Yesterday, someone placed bombs at the finish line of a major American event. These bombs were filled with ball bearings meant to rip through flesh and bone causing maximum damage. They waited to set off the bombs until the largest pack of runners was crossing the finish line, hours after the winners had crossed. Everything was coordinated to cause the most damage and terror possible. It worked.
I’m upset, and I’m not entirely sure what to do with my upset.
I’m an emotional and empathetic person. It is part of what makes me a good friend/daughter/girlfriend/writer/caretaker/human being. I told my dad what happened yesterday when he got off work and then went to the store. I was so upset in the store, I forgot the main reason I went, and I cried on the way home. It doesn’t make me weak or stupid. It makes me human.
I still don’t know what to do with the upset. I want to call the Viking and make him listen to me cry, because he is my safe place. Tonight, perhaps, I will do that. Chances are I will write through my thoughts on my blue legal pads were my scratch thoughts go. I won’t stop trying to feel.
I can say I learned/realized somethings about people and social media.
My very first instinct after reading the new reports was to go to Facebook. It is the easiest connection to those I care about, and I needed connection right then.
I have spent a lot of my social media life rolling my eyes at things people do on Facebook. ‘If we get one million likes’ or ‘good Americans/Christians/Atheists/moose lovers will repost this, but 98% of your friends won’t be brave enough to’ posts are still obnoxious. There are still people being fake on Facebook and attention whore. It is just like real life.
What I learned to stop rolling my eyes at are genuine posts from people with things like “Pray for Boston” or “Thoughts for Boston.” I used to think these posts were as useless as tits on a boar hog. I felt they were grandstanding, trying to show how good the person is. Some of these posts still are. Other people, though, post these things because they don’t know how else to say “I’m hurting, and I need connection.” Being confused, hurt, or scared isn’t weakness. It is being human.

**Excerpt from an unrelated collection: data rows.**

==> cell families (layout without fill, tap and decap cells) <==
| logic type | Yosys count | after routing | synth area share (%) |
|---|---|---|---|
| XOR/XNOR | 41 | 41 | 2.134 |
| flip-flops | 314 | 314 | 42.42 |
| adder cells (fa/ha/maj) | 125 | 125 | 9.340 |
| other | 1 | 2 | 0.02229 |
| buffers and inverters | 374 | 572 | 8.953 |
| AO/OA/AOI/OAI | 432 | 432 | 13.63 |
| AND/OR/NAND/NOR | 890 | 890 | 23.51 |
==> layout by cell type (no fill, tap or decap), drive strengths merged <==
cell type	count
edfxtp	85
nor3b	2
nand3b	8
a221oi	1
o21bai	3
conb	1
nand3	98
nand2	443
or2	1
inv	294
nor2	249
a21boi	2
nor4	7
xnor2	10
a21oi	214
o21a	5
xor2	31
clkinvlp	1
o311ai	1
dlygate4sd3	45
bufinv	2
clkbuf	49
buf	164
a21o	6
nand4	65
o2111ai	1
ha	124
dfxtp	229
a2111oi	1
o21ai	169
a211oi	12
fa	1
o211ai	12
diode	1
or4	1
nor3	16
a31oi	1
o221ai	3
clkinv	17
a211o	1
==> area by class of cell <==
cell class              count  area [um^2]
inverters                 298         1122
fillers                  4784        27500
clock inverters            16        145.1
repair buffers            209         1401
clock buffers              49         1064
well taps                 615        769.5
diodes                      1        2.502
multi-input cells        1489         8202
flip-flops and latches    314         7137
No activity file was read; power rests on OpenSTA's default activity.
File: src/hdl/cfr_pkg.sv
// Shared constants, codes and types for the clock frame replacement unit.
package cfr_pkg;

  localparam int FRAMES   = 64;
  localparam int TAG_BITS = 20;
  localparam int FRAME_W  = (FRAMES > 1) ? $clog2(FRAMES) : 1;

  localparam int FUNC_W   = 2;
  localparam int INDEX_W  = 6;
  localparam int PTAG_W   = 20;
  localparam int STATUS_W = 2;

  typedef logic [FUNC_W-1:0]   func_t;
  typedef logic [STATUS_W-1:0] status_t;
  typedef logic [FRAME_W-1:0]  frame_t;
  typedef logic [TAG_BITS-1:0] tag_t;

  localparam func_t FUNC_ALLOC = 2'd0;
  localparam func_t FUNC_FREE  = 2'd1;
  localparam func_t FUNC_TOUCH = 2'd2;

  localparam status_t ST_OK        = 2'd0;
  localparam status_t ST_NOT_USER  = 2'd1;
  localparam status_t ST_NOT_VALID = 2'd2;

endpackage
### src/design/fssa_pkg.sv
// Package for the frame-stamped slot allocator.
// Holds request/response structs, state enum and shared constants; no dependencies.
package fssa_pkg;

  localparam int unsigned SlotCountDef = 8;
  localparam int unsigned KeyW         = 64;
  localparam int unsigned FrameW       = 32;
  localparam int unsigned SlotIdxW     = 3;

  typedef struct packed {
    logic [KeyW-1:0]   light_id;
    logic [FrameW-1:0] frame_now;
  } fssa_req_t;

  typedef struct packed {
    logic                found;
    logic [SlotIdxW-1:0] slot_index;
    logic                reject_history;
  } fssa_rsp_t;

  typedef enum logic [1:0] {
    ST_IDLE,
    ST_SCAN,
    ST_UPDATE
  } fssa_state_e;

endpackage
## config.mk

```make
export PLATFORM = sky130hd
export DESIGN_NAME = bcd_queue
export DESIGN_NICKNAME = d
export VERILOG_FILES = /design/src/rtl/bcd_queue.sv
export SDC_FILE = /design/constraint.sdc
export NUM_CORES = 1
export LEC_CHECK = 0
export BUFFER_PORTS_ARGS = -buffer_cell sky130_fd_sc_hd__buf_2
export CORE_MARGIN = 2
export CORE_UTILIZATION = 44
export DETAILED_ROUTE_END_ITERATION = 6
export PLACE_DENSITY = 0.71
export SKIP_CTS_REPAIR_TIMING = 1
export SLEW_MARGIN = 10
export SYNTH_ARGS = -nofsm -noshare
export SYNTH_HDL_FRONTEND = slang
export SYNTH_SLANG_ARGS = --single-unit
```

## constraint.sdc

```tcl
create_clock -name i_clk -period 1.2 [get_ports i_clk]
set_clock_uncertainty 0.05 [all_clocks]
set_input_delay 0 -clock i_clk [delete_from_list [all_inputs] [get_ports i_clk]]
set_output_delay 0 -clock i_clk [all_outputs]
set_load 0.1 [all_outputs]
```
### config.mk
export PLATFORM = sky130hd
export DESIGN_NAME = bcd_front
export DESIGN_NICKNAME = d
export VERILOG_FILES = /design/src/rtl/bcd_pkg.sv /design/src/rtl/bcd_front.sv
export SDC_FILE = /design/constraint.sdc
export NUM_CORES = 1
export LEC_CHECK = 0
export BUFFER_PORTS_ARGS = -buffer_cell sky130_fd_sc_hd__buf_2
export CORE_MARGIN = 2
export CORE_UTILIZATION = 45
export CTS_CLUSTER_DIAMETER = 200
export DETAILED_ROUTE_END_ITERATION = 10
export GPL_ROUTABILITY_DRIVEN = 0
export PLACE_DENSITY_LB_ADDON = 0.15
export SYNTH_ARGS = -nofsm -noshare
export SYNTH_HDL_FRONTEND = slang
export SYNTH_SLANG_ARGS = --single-unit
### constraint.sdc
create_clock -name i_clk -period 3.2 [get_ports i_clk]
set_input_delay 0.64 -clock i_clk [delete_from_list [all_inputs] [get_ports i_clk]]
set_output_delay 0.64 -clock i_clk [all_outputs]
set_load 0.02 [all_outputs]
### src/rtl/bcd_pkg.sv
package bcd_pkg;

    localparam int DEF_MAX_WIDTH   = 4096;
    localparam int DEF_SAMPLE_BITS = 32;

    localparam int WIDTH_BITS   = 13;
    localparam int HEIGHT_BITS  = 16;
    localparam int PATTERN_BITS = 8;
    localparam int CFG_IDX_BITS = 2;
    localparam int CFG_DATA_BITS = 16;

    // Quotient bits that the divide-by-three unit resolves per cycle while i_step is high.
    localparam int DIV3_STEP_BITS = 9;

    localparam logic [WIDTH_BITS-1:0]   RST_FRAME_WIDTH  = 13'd4096;
    localparam logic [HEIGHT_BITS-1:0]  RST_FRAME_HEIGHT = 16'd1;
    localparam logic [PATTERN_BITS-1:0] RST_CFA_PATTERN  = 8'd148;

    typedef enum logic [CFG_IDX_BITS-1:0] {
        CFG_FRAME_WIDTH  = 2'd0,
        CFG_FRAME_HEIGHT = 2'd1,
        CFG_CFA_PATTERN  = 2'd2
    } t_cfg_idx;

    // Classification that the front end attaches to each queued item.
    typedef struct packed {
        logic emit;
        logic last;
    } t_job_ctl;

endpackage
File: config.mk
export PLATFORM = sky130hd
export DESIGN_NAME = office_container_type_sniffer_core
export DESIGN_NICKNAME = d
export VERILOG_FILES = /design/src/rtl/octs_pkg.sv /design/src/rtl/octs_match.sv /design/src/rtl/office_container_type_sniffer_core.sv
export SDC_FILE = /design/constraint.sdc
export NUM_CORES = 1
export LEC_CHECK = 0
export ABC_AREA = 1
export BUFFER_PORTS_ARGS = -buffer_cell sky130_fd_sc_hd__buf_2
export CAP_MARGIN = 30
export CORE_MARGIN = 10
export CORE_UTILIZATION = 50
export DETAILED_ROUTE_END_ITERATION = 8
export GPL_TIMING_DRIVEN = 1
export MAX_ROUTING_LAYER = met4
export PLACE_DENSITY = 0.68
export REMOVE_ABC_BUFFERS = 1
export SLEW_MARGIN = 20
export SYNTH_ARGS = -nofsm -noshare
export SYNTH_HDL_FRONTEND = slang
export SYNTH_SLANG_ARGS = --single-unit
File: constraint.sdc
create_clock -name clk -period 1.8 [get_ports clk]
set_input_delay 0.18 -clock clk [delete_from_list [all_inputs] [get_ports clk]]
set_output_delay 0.18 -clock clk [all_outputs]
set_load 0.005 [all_outputs]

I saw a lot of the opposite end of the spectrum, too. I saw a lot of posts basically calling people idiots for writing about being scared, hurt, or confused. I really wanted to lash out on these posts. Yes, bad things happen all over the world every day; many with greater damage than what happened yesterday. Yes, your prayers and thoughts don’t regrow limbs or pay for medical bills. Yes, many of these people posting things right now won’t do anything “useful” to help the victims. They do show others of us that we are hurting, and sometimes, when you are a weird overly empathetic girl in Oklahoma on the verge of tears because you don’t know what to do with your upset, seeing you are not alone does a lot of good.
Oh, I wanted to lash out, and I did a little. Then I got to thinking.
Cynicism is another way of coping. The world is a scary, dark, dangerous place if you look too hard at only the wrong things. There is no such thing as truly being safe. You never know what is going to happen, and we have no control over anything but ourselves. Bad things happen on both big and little scales every moment of every day. It is scary as shit. Sometimes, people find the best way to deal with it is to armor themselves against it. They wrap themselves in logic and a mild disdain for the world. I get it now, and I can’t begrudge them that any more than they can begrudge me saying “I’m hurting, is there anyone else out there?”
I also learned something else. A few weeks back, I changed my profile picture and that of the site’s Facebook pace to the pink and red equal signs. It was a profoundly useless gesture. The Supreme Court isn’t going to look at Facebook and change their opinions. No politician or homophobic is going to see my little pink and red picture and see the light. It’s not going to happen. You know what did happen though? I saw my friends list become a field of pink and red equals signs, and I realized how many of my friends are with me on something I believe in. I felt a part of something. It won’t change the world, but it did bolster me. I don’t consider it totally useless.
(Yes, I know that is self-serving and narcissistic, but everyone is, we just like to pretend we aren’t. If it helps me, and it helps someone else, then it does serve a purpose.)